29. Verwendung eines monoklonalen Antikörpers mit Spezifität für eine Aminosäure-Sequenz, die von einem Locus für eine variable Region eines T-Zell-Rezeptors kodiert wird, die mit einer Autoimmunerkrankung assoziiert ist, zur Herstellung eines Arzneimittels zur Behandlung einer Autoimmunerkrankung.

30. Verwendung eines monoklonalen Antikörpers nach Anspruch 29, bei der die Autoimmunerkrankung die Zerstörung von Gliazellen und/oder von Myelin umfaßt.

31. Verwendung nach Anspruch 30, bei der die Autoimmunerkrankung Multiple Sklerose ist.

32. Verwendung eines monoklonalen Antikörpers nach Anspruch 29, bei der die Autoimmunerkrankung rheumatoide Arthritis, systemischer Lupus erythematosus, Psoriasis, Pemphigus vulgaris, juveniler Diabetes, Sjögren-Syndrom, Thyreoiditis, Hashimoto's-Thyreoiditis oder Myasthenia gravis ist.

33. Peptid nach jeglichem der Ansprüche 11 bis 18 zur Verwendung als Arzneimittel.

34. Verwendung eines Peptids nach jeglichem der Ansprüche 11 bis 18 zur Herstellung eines Arzneimittels zur Behandlung einer Autoimmunerkrankung.

35. Verwendung nach Anspruch 34, bei der die Autoimmunerkrankung die Zerstörung von Gliazellen und/oder von Myelin umfaßt.

36. Verwendung eines Peptids nach Anspruch 35, bei der die Autoimmunerkrankung Multiple Sklerose ist.

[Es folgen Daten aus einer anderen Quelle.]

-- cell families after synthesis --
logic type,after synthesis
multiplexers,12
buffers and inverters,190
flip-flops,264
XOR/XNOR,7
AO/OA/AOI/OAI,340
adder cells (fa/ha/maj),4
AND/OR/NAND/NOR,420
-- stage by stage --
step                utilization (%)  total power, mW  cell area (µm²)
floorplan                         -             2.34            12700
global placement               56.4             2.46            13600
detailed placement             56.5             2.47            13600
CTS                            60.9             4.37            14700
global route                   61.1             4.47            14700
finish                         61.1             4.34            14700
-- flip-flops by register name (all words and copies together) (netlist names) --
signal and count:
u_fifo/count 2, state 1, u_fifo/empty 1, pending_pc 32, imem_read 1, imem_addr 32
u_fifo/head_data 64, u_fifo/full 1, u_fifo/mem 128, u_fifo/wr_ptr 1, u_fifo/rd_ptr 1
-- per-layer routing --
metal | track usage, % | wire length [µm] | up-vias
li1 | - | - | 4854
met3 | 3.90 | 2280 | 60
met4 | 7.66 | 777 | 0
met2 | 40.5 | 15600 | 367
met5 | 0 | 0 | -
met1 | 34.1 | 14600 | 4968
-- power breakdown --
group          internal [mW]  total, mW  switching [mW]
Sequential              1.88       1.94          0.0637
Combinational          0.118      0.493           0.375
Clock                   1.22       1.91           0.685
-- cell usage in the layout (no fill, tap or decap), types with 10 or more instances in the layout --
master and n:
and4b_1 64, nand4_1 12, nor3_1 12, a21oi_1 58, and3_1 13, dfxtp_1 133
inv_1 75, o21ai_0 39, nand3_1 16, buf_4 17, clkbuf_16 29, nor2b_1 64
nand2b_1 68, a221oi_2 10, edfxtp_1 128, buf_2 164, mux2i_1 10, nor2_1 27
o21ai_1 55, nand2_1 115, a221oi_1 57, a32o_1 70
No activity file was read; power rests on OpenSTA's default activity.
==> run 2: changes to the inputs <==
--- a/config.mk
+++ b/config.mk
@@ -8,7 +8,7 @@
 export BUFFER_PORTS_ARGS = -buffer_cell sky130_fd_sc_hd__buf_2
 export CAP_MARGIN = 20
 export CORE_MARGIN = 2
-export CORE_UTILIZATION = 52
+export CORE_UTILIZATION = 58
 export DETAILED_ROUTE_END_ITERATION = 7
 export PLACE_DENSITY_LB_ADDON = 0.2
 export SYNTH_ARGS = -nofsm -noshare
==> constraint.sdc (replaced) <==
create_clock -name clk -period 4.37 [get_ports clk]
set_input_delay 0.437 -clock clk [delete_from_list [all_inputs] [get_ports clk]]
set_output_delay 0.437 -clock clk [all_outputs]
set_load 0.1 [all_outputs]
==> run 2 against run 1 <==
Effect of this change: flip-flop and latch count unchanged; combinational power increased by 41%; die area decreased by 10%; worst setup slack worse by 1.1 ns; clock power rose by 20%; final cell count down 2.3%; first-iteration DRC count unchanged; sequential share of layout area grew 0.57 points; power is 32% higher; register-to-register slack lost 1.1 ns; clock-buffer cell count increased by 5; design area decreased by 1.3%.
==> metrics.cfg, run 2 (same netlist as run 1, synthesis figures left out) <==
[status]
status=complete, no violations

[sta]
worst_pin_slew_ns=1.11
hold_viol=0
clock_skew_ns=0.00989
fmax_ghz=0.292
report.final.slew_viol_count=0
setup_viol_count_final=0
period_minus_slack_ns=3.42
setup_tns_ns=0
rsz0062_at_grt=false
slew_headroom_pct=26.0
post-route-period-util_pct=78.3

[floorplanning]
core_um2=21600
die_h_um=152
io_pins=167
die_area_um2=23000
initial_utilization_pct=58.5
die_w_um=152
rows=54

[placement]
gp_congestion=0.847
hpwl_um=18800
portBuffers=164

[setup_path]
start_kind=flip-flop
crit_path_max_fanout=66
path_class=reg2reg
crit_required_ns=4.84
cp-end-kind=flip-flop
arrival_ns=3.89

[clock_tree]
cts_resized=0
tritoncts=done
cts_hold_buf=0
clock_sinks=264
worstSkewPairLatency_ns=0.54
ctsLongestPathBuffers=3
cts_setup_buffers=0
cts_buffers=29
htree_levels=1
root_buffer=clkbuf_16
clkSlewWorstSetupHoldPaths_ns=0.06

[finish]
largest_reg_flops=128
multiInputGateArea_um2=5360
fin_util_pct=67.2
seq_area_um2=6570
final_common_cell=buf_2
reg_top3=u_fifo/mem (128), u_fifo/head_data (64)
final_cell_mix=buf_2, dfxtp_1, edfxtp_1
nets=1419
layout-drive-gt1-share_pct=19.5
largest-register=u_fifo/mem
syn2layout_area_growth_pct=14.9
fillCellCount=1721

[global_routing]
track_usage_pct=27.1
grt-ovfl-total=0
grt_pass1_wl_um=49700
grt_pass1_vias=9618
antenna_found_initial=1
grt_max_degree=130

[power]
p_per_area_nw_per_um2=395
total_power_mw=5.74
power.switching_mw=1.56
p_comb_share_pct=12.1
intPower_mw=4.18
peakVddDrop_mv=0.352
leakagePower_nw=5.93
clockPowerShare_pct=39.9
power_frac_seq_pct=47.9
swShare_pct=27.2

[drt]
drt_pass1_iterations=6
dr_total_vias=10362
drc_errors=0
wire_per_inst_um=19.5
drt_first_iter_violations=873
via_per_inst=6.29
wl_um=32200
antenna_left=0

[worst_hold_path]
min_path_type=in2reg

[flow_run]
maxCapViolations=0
## src/rtl/online_mult_seq.sv

```systemverilog
// online_mult_seq: iteration sequencer for the radix-2 on-line multiplier residual datapath.
// Ports:
//   clk, reset_n            clock (rising edge), asynchronous active-low reset
//   start / busy / done     start request (IDLE only), activity flag, one-cycle completion pulse
//   x_digit, y_digit        operand digits {pos,neg}, accepted via in_valid / in_ready
//   sample_for_P            3-bit signed residual sample feeding the digit selection
//   dp_init, dp_step        datapath clear and iteration strobes
//   dp_zero_in              datapath uses zero operand digits (tail iterations)
//   dp_sel_digit            selected digit fed back to the residual update
//   iter                    iterations completed since start
//   p_digit / p_valid       product digit stream, accepted via p_ready
//   err                     sticky illegal-digit flag
// Optional: define ONLINE_DIGIT_CHECK_EN to flag consumed operand digits equal to 11.
module online_mult_seq #(
   parameter int Num_bits      = 4,
   parameter int on_line_delay = 3,
   parameter int CNT_W         = 4
) (
   input  logic             clk,
   input  logic             reset_n,
   input  logic             start,
   output logic             busy,
   output logic             done,
   input  logic [1:0]       x_digit,
   input  logic [1:0]       y_digit,
   input  logic             in_valid,
   output logic             in_ready,
   input  logic [2:0]       sample_for_P,
   output logic             dp_init,
   output logic             dp_step,
   output logic             dp_zero_in,
   output logic [1:0]       dp_sel_digit,
   output logic [CNT_W-1:0] iter,
   output logic [1:0]       p_digit,
   output logic             p_valid,
   input  logic             p_ready,
   output logic             err
);
   typedef enum logic [2:0] {IDLE, INIT, RUN, TAIL, DRAIN} state_t;
   localparam logic [CNT_W-1:0] INIT_END = CNT_W'(on_line_delay);
   localparam logic [CNT_W-1:0] RUN_END  = CNT_W'(Num_bits);
   localparam logic [CNT_W-1:0] TAIL_END = CNT_W'(Num_bits + on_line_delay);
   state_t           state_q, state_d;
   logic [CNT_W-1:0] iter_q, iter_d, iter_inc;
   logic [1:0]       p_digit_q, p_digit_d, sel;
   logic             p_valid_q, p_valid_d, ofree, emit;
   assign ofree    = !p_valid_q || p_ready;
   assign iter_inc = iter_q + 1'b1;
   // s >= 1 -> +1; s in {0,-1} -> 0; s <= -2 -> -1
   assign sel = (!sample_for_P[2] && |sample_for_P[1:0]) ? 2'b10 :
                (sample_for_P[2] && !(&sample_for_P[1:0])) ? 2'b01 : 2'b00;
   always_comb begin
      state_d    = state_q;
      iter_d     = iter_q;
      in_ready   = 1'b0;
      dp_init    = 1'b0;
      dp_step    = 1'b0;
      dp_zero_in = 1'b0;
      done       = 1'b0;
      case (state_q)
         IDLE: if (start) begin
            dp_init = 1'b1;
            iter_d  = '0;
            state_d = INIT;
         end
         INIT: begin
            in_ready = 1'b1;
            dp_step  = in_valid;
            if (in_valid && iter_inc == INIT_END) state_d = RUN;
         end
         RUN: begin
            in_ready = ofree;
            dp_step  = in_valid && ofree;
            if (dp_step && iter_inc == RUN_END) state_d = TAIL;
         end
         TAIL: begin
            dp_zero_in = 1'b1;
            dp_step    = ofree;
            if (ofree && iter_inc == TAIL_END) state_d = DRAIN;
         end
         DRAIN: if (ofree) begin
            done    = 1'b1;
            state_d = IDLE;
         end
         default: state_d = IDLE;
      endcase
      if (dp_step) iter_d = iter_inc;
      // Only output-producing iterations load the product register
      emit         = dp_step && (state_q == RUN || state_q == TAIL);
      dp_sel_digit = emit ? sel : 2'b00;
      p_digit_d    = emit ? sel : p_digit_q;
      p_valid_d    = emit || (p_valid_q && !p_ready);
   end
   always_ff @(posedge clk or negedge reset_n) begin
      if (!reset_n) begin
         state_q   <= IDLE;
         iter_q    <= '0;
         p_digit_q <= 2'b00;
         p_valid_q <= 1'b0;
      end else begin
         state_q   <= state_d;
         iter_q    <= iter_d;
         p_digit_q <= p_digit_d;
         p_valid_q <= p_valid_d;
      end
   end
   assign busy    = state_q != IDLE;
   assign iter    = iter_q;
   assign p_digit = p_digit_q;
   assign p_valid = p_valid_q;
`ifdef ONLINE_DIGIT_CHECK_EN
   logic err_q, err_d;
   // Only digits actually consumed are checked; a fresh start clears the flag
   assign err_d = dp_init ? 1'b0 :
                  (dp_step && in_ready && (&x_digit || &y_digit)) ? 1'b1 : err_q;
   always_ff @(posedge clk or negedge reset_n) begin
      if (!reset_n) err_q <= 1'b0;
      else          err_q <= err_d;
   end
   assign err = err_q;
`else
   logic unused_digits;
   assign unused_digits = ^{x_digit, y_digit};
   assign err = 1'b0;
`endif
endmodule
```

37. Verwendung nach Anspruch 34, bei der die Autoimmunerkrankung rheumatoide Arthritis, systemischer Lupus erythematosus, Psoriasis, Pemphigus vulgaris, juveniler Diabetes, Sjögren- Syndrom, Thyreoiditis, Hashimoto's-Thyreoiditis oder Myasthenia gravis ist.

38. Anti-idiotypischer Antikörper gegen ein Peptid nach jeglichem der Ansprüche 11 bis 18.